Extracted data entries
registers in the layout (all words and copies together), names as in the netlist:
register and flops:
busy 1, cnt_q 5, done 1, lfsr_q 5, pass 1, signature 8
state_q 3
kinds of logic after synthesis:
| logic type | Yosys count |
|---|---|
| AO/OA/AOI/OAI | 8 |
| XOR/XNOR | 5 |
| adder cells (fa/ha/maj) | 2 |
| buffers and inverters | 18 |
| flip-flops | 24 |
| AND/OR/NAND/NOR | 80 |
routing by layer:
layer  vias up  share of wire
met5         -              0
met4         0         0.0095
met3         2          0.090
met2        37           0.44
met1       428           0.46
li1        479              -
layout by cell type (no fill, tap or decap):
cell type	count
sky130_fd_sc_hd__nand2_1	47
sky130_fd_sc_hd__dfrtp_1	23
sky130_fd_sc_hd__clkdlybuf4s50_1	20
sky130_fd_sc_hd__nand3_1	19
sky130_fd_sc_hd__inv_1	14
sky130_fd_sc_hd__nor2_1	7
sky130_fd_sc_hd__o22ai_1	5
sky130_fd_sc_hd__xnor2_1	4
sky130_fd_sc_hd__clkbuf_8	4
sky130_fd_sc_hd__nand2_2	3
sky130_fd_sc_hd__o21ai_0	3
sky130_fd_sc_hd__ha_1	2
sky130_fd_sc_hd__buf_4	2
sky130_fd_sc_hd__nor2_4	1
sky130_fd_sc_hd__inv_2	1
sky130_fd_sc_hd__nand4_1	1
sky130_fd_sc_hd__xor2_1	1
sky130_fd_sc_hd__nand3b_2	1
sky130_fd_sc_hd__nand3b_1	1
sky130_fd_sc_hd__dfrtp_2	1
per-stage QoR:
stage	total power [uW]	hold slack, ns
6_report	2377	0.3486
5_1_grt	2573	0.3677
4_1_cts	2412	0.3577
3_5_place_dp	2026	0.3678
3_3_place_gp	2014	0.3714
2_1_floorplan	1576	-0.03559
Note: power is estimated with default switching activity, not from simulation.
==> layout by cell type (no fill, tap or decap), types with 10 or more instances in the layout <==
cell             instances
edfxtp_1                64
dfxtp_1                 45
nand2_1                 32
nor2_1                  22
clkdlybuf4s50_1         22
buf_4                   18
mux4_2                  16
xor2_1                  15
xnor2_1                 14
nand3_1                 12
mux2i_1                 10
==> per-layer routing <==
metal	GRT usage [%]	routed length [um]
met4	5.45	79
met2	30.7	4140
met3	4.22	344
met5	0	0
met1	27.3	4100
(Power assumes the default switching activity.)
`src/rtl/mips_ctrl_pkg.sv`:
```
// rtl/mips_ctrl_pkg.sv - shared encodings and control-word type for the MIPS main control decoder
//
// Purpose : opcode and ALUop constants, the packed control word carried from
//           the decoder to the output register, and the strobe-derivation helper.
// Contents: OP_* opcode constants, ALUOP_* constants, ctrl_word_t,
//           ctrl_apply_strobes().
package mips_ctrl_pkg;

  // Opcode field ins[31:26] encodings of the supported instruction classes
  localparam logic [5:0] OP_RTYPE = 6'b000000;
  localparam logic [5:0] OP_LW    = 6'b100011;
  localparam logic [5:0] OP_SW    = 6'b101011;
  localparam logic [5:0] OP_ADDI  = 6'b001000;
  localparam logic [5:0] OP_BEQ   = 6'b000100;
  localparam logic [5:0] OP_J     = 6'b000010;

  // ALUop handed to the ALU-function decoder
  localparam logic [1:0] ALUOP_ADD   = 2'b00;
  localparam logic [1:0] ALUOP_SUB   = 2'b01;
  localparam logic [1:0] ALUOP_FUNCT = 2'b10;

  // Control word in output-port order; an all-zero word is the NOP-safe state
  typedef struct packed {
    logic       rtype;
    logic       lw;
    logic       sw;
    logic       addi;
    logic       branch;
    logic       jump;
    logic       illegal;
    logic       RegDst;
    logic       ALUSrc;
    logic       RegWrite;
    logic       Mem2Reg;
    logic       MemRead;
    logic       MemWrite;
    logic [1:0] ALUop;
  } ctrl_word_t;

  // Takes a word with only the class flags set and fills in the strobes and
  // ALUop. jump and illegal contribute to no strobe, so both come out as NOPs
  // from the datapath's point of view.
  function automatic ctrl_word_t ctrl_apply_strobes(input ctrl_word_t cls);
    ctrl_word_t w;
    w          = cls;
    w.RegDst   = cls.rtype;
    w.ALUSrc   = cls.lw | cls.sw | cls.addi;
    w.RegWrite = cls.rtype | cls.lw | cls.addi;
    w.Mem2Reg  = cls.lw;
    w.MemRead  = cls.lw;
    w.MemWrite = cls.sw;
    if (cls.rtype) begin
      w.ALUop = ALUOP_FUNCT;
    end else if (cls.branch) begin
      w.ALUop = ALUOP_SUB;
    end else begin
      w.ALUop = ALUOP_ADD;
    end
    return w;
  endfunction

endpackage

```
`src/rtl/mips_main_control_if.sv`:
```
// rtl/mips_main_control_if.sv - opcode/enable input and control-strobe bundle of the main control decoder
//
// Purpose : groups the update enable, the opcode field and all registered
//           control outputs into one bundle.
// Modports: master - drives en/opCode, observes the control outputs (fetch side)
//           slave  - receives en/opCode, drives the control outputs (decoder)
interface mips_main_control_if;
  import mips_ctrl_pkg::*;

  logic       en;
  logic [5:0] opCode;

  logic       rtype;
  logic       lw;
  logic       sw;
  logic       addi;
  logic       branch;
  logic       jump;
  logic       illegal;
  logic       RegDst;
  logic       ALUSrc;
  logic       RegWrite;
  logic       Mem2Reg;
  logic       MemRead;
  logic       MemWrite;
  logic [1:0] ALUop;

  modport master (
    output en, opCode,
    input  rtype, lw, sw, addi, branch, jump, illegal,
    input  RegDst, ALUSrc, RegWrite, Mem2Reg, MemRead, MemWrite, ALUop
  );

  modport slave (
    input  en, opCode,
    output rtype, lw, sw, addi, branch, jump, illegal,
    output RegDst, ALUSrc, RegWrite, Mem2Reg, MemRead, MemWrite, ALUop
  );

endinterface

```
`src/rtl/mips_ctrl_decode.sv`:
```
// rtl/mips_ctrl_decode.sv - combinational opcode-to-control-word decoder
//
// Purpose : classifies the 6-bit opcode into exactly one class flag (or
//           illegal) and derives the datapath strobes and ALUop.
// Ports   : op_code_i [5:0] - instruction bits [31:26]
//           ctrl_o          - full control word (ctrl_word_t)
module mips_ctrl_decode
  import mips_ctrl_pkg::*;
(
  input  logic [5:0] op_code_i,
  output ctrl_word_t ctrl_o
);

  ctrl_word_t cls_flags;

  // A single case with a default guarantees exactly one flag is set for
  // every opcode, which keeps the class flags one-hot by construction.
  always_comb begin
    cls_flags = '0;
    case (op_code_i)
      OP_RTYPE: cls_flags.rtype   = 1'b1;
      OP_LW:    cls_flags.lw      = 1'b1;
      OP_SW:    cls_flags.sw      = 1'b1;
      OP_ADDI:  cls_flags.addi    = 1'b1;
      OP_BEQ:   cls_flags.branch  = 1'b1;
      OP_J:     cls_flags.jump    = 1'b1;
      default:  cls_flags.illegal = 1'b1;
    endcase
  end

  assign ctrl_o = ctrl_apply_strobes(cls_flags);

endmodule

```
`src/rtl/mips_main_control.sv`:
```
// rtl/mips_main_control.sv - registered main control decoder for the single-cycle MIPS subset
//
// Purpose : decodes opCode through mips_ctrl_decode and registers the control
//           word with enable and asynchronous clear.
// Ports   : clk   - rising-edge clock
//           rst_n - asynchronous active-low reset, clears every output
//           bus   - slave side of mips_main_control_if (en, opCode in;
//                   class flags, strobes and ALUop out)
module mips_main_control
  import mips_ctrl_pkg::*;
(
  input  logic                       clk,
  input  logic                       rst_n,
  mips_main_control_if.slave         bus
);

  ctrl_word_t ctrl_d;
  ctrl_word_t ctrl_q;

  mips_ctrl_decode u_decode (
    .op_code_i (bus.opCode),
    .ctrl_o    (ctrl_d)
  );

  // The output register is the only state. Clearing to zero (illegal=0
  // included) gives a NOP-safe word until the first enabled update.
  always_ff @(posedge clk or negedge rst_n) begin
    if (!rst_n) begin
      ctrl_q <= '0;
    end else if (bus.en) begin
      ctrl_q <= ctrl_d;
    end
  end

  assign bus.rtype    = ctrl_q.rtype;
  assign bus.lw       = ctrl_q.lw;
  assign bus.sw       = ctrl_q.sw;
  assign bus.addi     = ctrl_q.addi;
  assign bus.branch   = ctrl_q.branch;
  assign bus.jump     = ctrl_q.jump;
  assign bus.illegal  = ctrl_q.illegal;
  assign bus.RegDst   = ctrl_q.RegDst;
  assign bus.ALUSrc   = ctrl_q.ALUSrc;
  assign bus.RegWrite = ctrl_q.RegWrite;
  assign bus.Mem2Reg  = ctrl_q.Mem2Reg;
  assign bus.MemRead  = ctrl_q.MemRead;
  assign bus.MemWrite = ctrl_q.MemWrite;
  assign bus.ALUop    = ctrl_q.ALUop;

endmodule

```
`src/flat_wrapper.sv`:
```
// flat-port wrapper written by rule: the top's interface ports become plain ports
module mips_main_control_flat import mips_ctrl_pkg::*;
  (clk, rst_n, bus_en, bus_opCode, bus_rtype, bus_lw, bus_sw, bus_addi, bus_branch, bus_jump, bus_illegal, bus_RegDst, bus_ALUSrc, bus_RegWrite, bus_Mem2Reg, bus_MemRead, bus_MemWrite, bus_ALUop);
  mips_main_control_if bus_i ();
  input  logic clk;
  input  logic rst_n;
  input wire logic [$bits(bus_i.en)-1:0] bus_en;
  input wire logic [$bits(bus_i.opCode)-1:0] bus_opCode;
  output wire logic [$bits(bus_i.rtype)-1:0] bus_rtype;
  output wire logic [$bits(bus_i.lw)-1:0] bus_lw;
  output wire logic [$bits(bus_i.sw)-1:0] bus_sw;
  output wire logic [$bits(bus_i.addi)-1:0] bus_addi;
  output wire logic [$bits(bus_i.branch)-1:0] bus_branch;
  output wire logic [$bits(bus_i.jump)-1:0] bus_jump;
  output wire logic [$bits(bus_i.illegal)-1:0] bus_illegal;
  output wire logic [$bits(bus_i.RegDst)-1:0] bus_RegDst;
  output wire logic [$bits(bus_i.ALUSrc)-1:0] bus_ALUSrc;
  output wire logic [$bits(bus_i.RegWrite)-1:0] bus_RegWrite;
  output wire logic [$bits(bus_i.Mem2Reg)-1:0] bus_Mem2Reg;
  output wire logic [$bits(bus_i.MemRead)-1:0] bus_MemRead;
  output wire logic [$bits(bus_i.MemWrite)-1:0] bus_MemWrite;
  output wire logic [$bits(bus_i.ALUop)-1:0] bus_ALUop;
  assign bus_i.en = bus_en;
  assign bus_i.opCode = bus_opCode;
  assign bus_rtype = bus_i.rtype;
  assign bus_lw = bus_i.lw;
  assign bus_sw = bus_i.sw;
  assign bus_addi = bus_i.addi;
  assign bus_branch = bus_i.branch;
  assign bus_jump = bus_i.jump;
  assign bus_illegal = bus_i.illegal;
  assign bus_RegDst = bus_i.RegDst;
  assign bus_ALUSrc = bus_i.ALUSrc;
  assign bus_RegWrite = bus_i.RegWrite;
  assign bus_Mem2Reg = bus_i.Mem2Reg;
  assign bus_MemRead = bus_i.MemRead;
  assign bus_MemWrite = bus_i.MemWrite;
  assign bus_ALUop = bus_i.ALUop;
  mips_main_control u_core (.clk(clk), .rst_n(rst_n), .bus(bus_i));
endmodule
```
==> src/rtl/dice_roller_core.sv <==
// Dice engine: debounced buttons spin a BCD die value while held, latch it on release, and scan a 7-seg display.
// seg/dig/result/result_valid registered (1 clk); free-running with no backpressure, buttons are never stalled.
module dice_roller_core #(
  parameter int NUM_DICE = 7,
  parameter int NUM_DIGITS = 3,
  parameter logic [4*NUM_DIGITS*NUM_DICE-1:0] DIE_FACES =
    {12'h100, 12'h020, 12'h012, 12'h010, 12'h008, 12'h006, 12'h004},
  parameter int PRESCALE_BITS = 10,
  parameter int DEBOUNCE_TICKS = 3
) (
  input  logic                    clk,
  input  logic                    rst_n,
  input  logic [NUM_DICE-1:0]     btn,
  input  logic                    invert_seg,
  input  logic                    invert_dig,
  output logic [7:0]              seg,
  output logic [NUM_DIGITS-1:0]   dig,
  output logic [4*NUM_DIGITS-1:0] result,
  output logic                    result_valid,
  output logic                    rolling
);
  localparam int RW = 4*NUM_DIGITS;
  localparam int SW = (NUM_DIGITS > 1) ? $clog2(NUM_DIGITS) : 1;
  localparam int IW = (NUM_DICE > 1) ? $clog2(NUM_DICE) : 1;
  localparam logic [RW-1:0] ONE = RW'(1);

  typedef enum logic [1:0] {IDLE = 2'd0, ROLLING = 2'd1, HOLD = 2'd2} state_t;

  logic [PRESCALE_BITS-1:0] presc;
  logic                     tick;
  logic [NUM_DICE-1:0]      sync1, sync2, deb;
  logic [3:0]               db_cnt [NUM_DICE];
  logic [IW-1:0]            low_idx, sel;
  logic [RW-1:0]            value;
  state_t                   state, state_nxt;
  logic [SW-1:0]            scan;
  logic [NUM_DIGITS-1:0]    blank;
  logic                     nz_above;
  logic [3:0]               cur_digit;
  logic [6:0]               seg7;
  logic [7:0]               seg_raw;
  logic [NUM_DIGITS-1:0]    dig_raw;

  function automatic logic [RW-1:0] face_of(input logic [IW-1:0] idx);
    return DIE_FACES[int'(idx)*RW +: RW];
  endfunction

  // Decimal decrement: a zero digit borrows and becomes 9.
  function automatic logic [RW-1:0] bcd_dec(input logic [RW-1:0] v);
    logic       borrow;
    logic [3:0] d;
    bcd_dec = v;
    borrow  = 1'b1;
    for (int k = 0; k < NUM_DIGITS; k++) begin
      d = v[4*k +: 4];
      if (borrow) begin
        if (d == 4'd0) begin
          bcd_dec[4*k +: 4] = 4'd9;
        end else begin
          bcd_dec[4*k +: 4] = d - 4'd1;
          borrow = 1'b0;
        end
      end
    end
  endfunction

  always_ff @(posedge clk) begin
    if (!rst_n) presc <= '0;
    else        presc <= presc + 1'b1;
  end
  assign tick = (presc == '0);

  always_ff @(posedge clk) begin
    if (!rst_n) begin
      sync1 <= '0;
      sync2 <= '0;
      deb   <= '0;
      for (int i = 0; i < NUM_DICE; i++) db_cnt[i] <= '0;
    end else begin
      sync1 <= btn;
      sync2 <= sync1;
      if (tick) begin
        for (int i = 0; i < NUM_DICE; i++) begin
          if (sync2[i] == deb[i]) begin
            db_cnt[i] <= '0;
          end else if (db_cnt[i] == 4'(DEBOUNCE_TICKS - 1)) begin
            deb[i]    <= ~deb[i];
            db_cnt[i] <= '0;
          end else begin
            db_cnt[i] <= db_cnt[i] + 4'd1;
          end
        end
      end
    end
  end

  always_comb begin
    low_idx = '0;
    for (int i = NUM_DICE-1; i >= 0; i--) begin
      if (deb[i]) low_idx = IW'(i);
    end
  end

  always_ff @(posedge clk) begin
    if (!rst_n) state <= IDLE;
    else        state <= state_nxt;
  end

  // HOLD waits for every button to go low so a second held button cannot re-roll.
  always_comb begin
    state_nxt = state;
    case (state)
      IDLE:    if (|deb)      state_nxt = ROLLING;
      ROLLING: if (!deb[sel]) state_nxt = HOLD;
      HOLD:    if (!(|deb))   state_nxt = IDLE;
      default:                state_nxt = IDLE;
    endcase
  end

  always_comb begin
    rolling = (state == ROLLING);
  end

  always_ff @(posedge clk) begin
    if (!rst_n) begin
      sel          <= '0;
      value        <= ONE;
      result       <= ONE;
      result_valid <= 1'b0;
    end else begin
      result_valid <= 1'b0;
      case (state)
        IDLE: begin
          if (|deb) begin
            sel   <= low_idx;
            value <= face_of(low_idx);
          end
        end
        ROLLING: begin
          value <= (value == ONE) ? face_of(sel) : bcd_dec(value);
          if (!deb[sel]) begin
            result       <= value;
            result_valid <= 1'b1;
          end
        end
        default: ;
      endcase
    end
  end

  always_ff @(posedge clk) begin
    if (!rst_n)                             scan <= '0;
    else if (scan == SW'(NUM_DIGITS - 1))   scan <= '0;
    else                                    scan <= scan + 1'b1;
  end

  // A digit is blank when it and everything above it is zero; units always shows.
  always_comb begin
    nz_above = 1'b0;
    blank    = '0;
    for (int k = NUM_DIGITS-1; k >= 0; k--) begin
      nz_above = nz_above | (result[4*k +: 4] != 4'd0);
      blank[k] = (k != 0) && !nz_above;
    end
  end

  always_comb begin
    cur_digit = result[int'(scan)*4 +: 4];
    case (cur_digit)
      4'd0:    seg7 = 7'h3F;
      4'd1:    seg7 = 7'h06;
      4'd2:    seg7 = 7'h5B;
      4'd3:    seg7 = 7'h4F;
      4'd4:    seg7 = 7'h66;
      4'd5:    seg7 = 7'h6D;
      4'd6:    seg7 = 7'h7D;
      4'd7:    seg7 = 7'h07;
      4'd8:    seg7 = 7'h7F;
      4'd9:    seg7 = 7'h6F;
      default: seg7 = 7'h00;
    endcase
    seg_raw = {1'b0, seg7};
    dig_raw = NUM_DIGITS'(1) << scan;
    if (rolling || blank[scan]) begin
      seg_raw = '0;
      dig_raw = '0;
    end
  end

  always_ff @(posedge clk) begin
    if (!rst_n) begin
      seg <= '0;
      dig <= '0;
    end else begin
      seg <= seg_raw ^ {8{invert_seg}};
      dig <= dig_raw ^ {NUM_DIGITS{invert_dig}};
    end
  end

endmodule
==> config.mk <==
export PLATFORM = sky130hd
export DESIGN_NAME = dice_roller_core
export DESIGN_NICKNAME = d
export VERILOG_FILES = /design/src/rtl/dice_roller_core.sv
export SDC_FILE = /design/constraint.sdc
export NUM_CORES = 1
export LEC_CHECK = 0
export CORE_UTILIZATION = 53
export DETAILED_ROUTE_END_ITERATION = 8
export PLACE_DENSITY = 0.76
export REMOVE_ABC_BUFFERS = 1
export SKIP_CTS_REPAIR_TIMING = 1
export SLEW_MARGIN = 5
export SYNTH_ARGS = -nofsm -noshare
export SYNTH_HDL_FRONTEND = slang
export SYNTH_SLANG_ARGS = --single-unit
==> constraint.sdc <==
create_clock -name clk -period 2.1 [get_ports clk]
set_input_delay 0.42 -clock clk [delete_from_list [all_inputs] [get_ports clk]]
set_output_delay 0.42 -clock clk [all_outputs]
set_load 0.1 [all_outputs]
==> results.py <==
metrics = {
    "worst_setup_path": {
        "reg2reg_slack_ns": 0.1,
        "cp.required_ns": 2.39,
        "crit_type": "flip-flop to flip-flop",
        "crit_fanout": 8,
        "r2r_end": "seg[4]",
        "critPathLaunch": "scan[1]",
        "start_kind": "flip-flop",
        "end_kind": "flip-flop",
        "reg2regPathDepth": 6,
        "endpoint": "seg[4]",
        "worstReg2RegStart": "scan[1]",
        "crit_arrival_ns": 2.29,
    },
    "placed_design": {
        "dp_hpwl_mm": 7.44,
        "io_buffer_count": 35,
        "gp_congestion": 0.883,
    },
    "pwr": {
        "ir_worst_vdd_mv": 0.567,
        "p_per_area_nw_per_um2": 796,
        "leakage_nw": 2.36,
    },
    "sta": {
        "finalCritPeriodShare": 0.953,
        "worstMarginPinSlew_ns": 0.595,
        "grt_setup_unrepaired": "no",
        "fmax_mhz": 500,
        "finalHoldViolCount": 0,
        "post-route-min-period_ns": 2.00,
        "setup_violations": 0,
        "skew_ns": 0.0141,
        "slew_violations": 0,
        "slew_headroom": 0.603,
        "hold_slack_ns": 0.426,
    },
    "grt": {
        "overflow": 0,
        "grt_max_degree": 35,
        "grt_usage": 0.215,
        "antenna_found_initial": 0,
        "grt_pass1_wl_mm": 17.5,
        "grt_pass1_vias": 3856,
    },
    "layout": {
        "regArea_um2": 2320,
        "diodes": 0,
        "synthToLayoutAreaGrowth_pct": 13.5,
        "drive_gt1_frac": 0.163,
        "final_util": 0.628,
        "nFillCells": 802,
        "final_nets": 614,
        "multi_input_area_um2": 2640,
    },
    "clocking": {
        "cts_tree": "built",
        "cts_made_buffers": 9,
        "cts_sinks": 102,
        "htreeDepth": 3,
        "clock_path_buffers": 2,
        "clock_latency_ns": 0.36,
        "clk_pin_slew_worst_paths_ns": 0.10,
        "root_buffer": "clkbuf_8",
    },
    "job": {
        "cap_violations": 0,
    },
    "floorplan": {
        "rows": 35,
        "io_pins": 36,
        "start_util": 0.553,
        "die_w_um": 101,
        "die_h_um": 101,
        "core_area_um2": 9330,
        "dieArea_um2": 10100,
    },
    "yosys": {
        "syn_area_per_cell_um2": 9.61,
        "syn_inst": 537,
        "synth-edff-count": 28,
        "synthFlopType": "dfxtp_1",
        "synth.top_cell.area_share": 0.287,
        "synthArstFlopShare": 0,
        "synth_warnings": 0,
        "ys_seq_area_frac": 0.450,
        "yosysUniqueCellTypes": 70,
        "synth_commonest_cells": "74 x dfxtp_1, 68 x nor2_1, 31 x nand2_1, 28 x edfxtp_1, 26 x ha_1",
        "syn_area_um2": 5160,
        "synth.most_common_cell": "dfxtp_1",
        "ys_ff_latch": 102,
        "synth.area.top_cells": "dfxtp_1 29%, edfxtp_1 16%, ha_1 6.3%",
        "yosys.area.top_type": "dfxtp_1",
    },
    "routing": {
        "wirelength_mm": 10.4,
        "avgViaCountPerCell": 5.62,
        "drc_errors": 0,
        "dr.pass1.iters": 5,
        "final_antenna_net_count": 0,
        "wire_per_inst_um": 14.6,
        "vias": 3993,
        "drt_first_iter_violations": 127,
    },
    "status": {
        "outcome": "completed",
    },
    "min_path": {
        "hold_class": "input port to flip-flop",
    },
}
-- worst max-delay path, stage by stage (launching register included) --
cell	delay, ns
dfxtp_2	0.42
buf_4	0.15
mux2i_1	0.25
a2bb2oi_2	0.34
mux2_2	0.38
a32oi_1	0.20
mux2i_1	0.19
-- layout by cell type, fill, tap and decap left out, types with 6 or more instances in the layout --
| cell type | instances |
|---|---|
| dfxtp_1 | 73 |
| nor2_1 | 68 |
| buf_4 | 45 |
| nand2_1 | 31 |
| edfxtp_1 | 28 |
| ha_1 | 26 |
| inv_1 | 23 |
| and2_1 | 20 |
| o21ai_0 | 19 |
| xor2_1 | 18 |
| a21oi_1 | 17 |
| mux2i_1 | 16 |
| nand3_1 | 16 |
| nand4_1 | 15 |
| xnor2_1 | 14 |
| nor3_1 | 12 |
| a31o_2 | 10 |
| clkbuf_8 | 9 |
| clkdlybuf4s50_1 | 9 |
| and3_1 | 8 |
| nor3b_1 | 8 |
| nand2b_1 | 6 |
-- worst min path at each step --
stage | start | endpoint | cells past startpoint
3_5_place_dp | sync1[4] | sync2[4] | 1
4_1_cts | rst_n | state[1] | 2
5_1_grt | rst_n | state[1] | 2
6_report | rst_n | dig[1] | 2
2_1_floorplan | sync1[0] | sync2[0] | 1
3_3_place_gp | sync1[0] | sync2[0] | 1
-- cell families (layout without fill, tap and decap cells) --
logic type / after synthesis / in the layout / share of synthesized area
AND/OR/NAND/NOR: 208 / 208 / 0.206
multiplexers: 20 / 20 / 0.0419
buffers and inverters: 53 / 98 / 0.0456
flip-flops: 102 / 102 / 0.450
AO/OA/AOI/OAI: 96 / 96 / 0.139
XOR/XNOR: 32 / 32 / 0.0543
adder cells (fa/ha/maj): 26 / 26 / 0.0630
-- state kept, by name, summed over array words and instances, names as in the netlist --
register	cells
deb	7
state	2
presc	10
sel	3
dig	3
seg	8
sync2	7
result	12
value	12
sync1	7
db_cnt	28
result_valid	1
scan	2
-- metal layers --
| metal | global-route usage | vias to the layer above | wire length [µm] |
|---|---|---|---|
| met2 | 0.371 | 81 | 5150 |
| met4 | 0.0658 | 0 | 85 |
| met1 | 0.277 | 1917 | 4760 |
| met3 | 0.0354 | 8 | 372 |
| li1 | - | 1987 | - |
| met5 | 0 | - | 0 |
-- area by class of cell --
type / instances / area share
Clock inverter: 6 / 0.00748
Multi-Input combinational cell: 382 / 0.450
Timing Repair Buffer: 57 / 0.0807
Inverter: 25 / 0.0160
Clock buffer: 10 / 0.0218
Sequential cell: 102 / 0.397
Tap cell: 129 / 0.0276
-- through the flow --
stage                     instances  instance area, µm²  setup TNS (ns)  setup WS (ns)  total power, mW
after floorplan                 509                5020           -1.38         -0.246             3.19
after global placement          695                5660               0          0.129             3.50
after detailed placement        695                5660               0         0.0304             3.54
after CTS                       711                5830               0        0.00537             4.67
after global routing            711                5860               0        0.00686             4.89
final                           711                5860               0         0.0983             4.66
-- report_power, final --
| group | internal, mW | switching [mW] | total, mW |
|---|---|---|---|
| sequential | 2.17 | 0.126 | 2.29 |
| combinational | 0.459 | 0.772 | 1.23 |
| clock | 0.443 | 0.695 | 1.14 |
Note: power is estimated with default switching activity, not from simulation.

**Aim of the exercise**.
Copy out every line of the data where the word "datapath" occurs.

**Solution below**.
  // from the datapath's point of view.
//           illegal) and derives the datapath strobes and ALUop.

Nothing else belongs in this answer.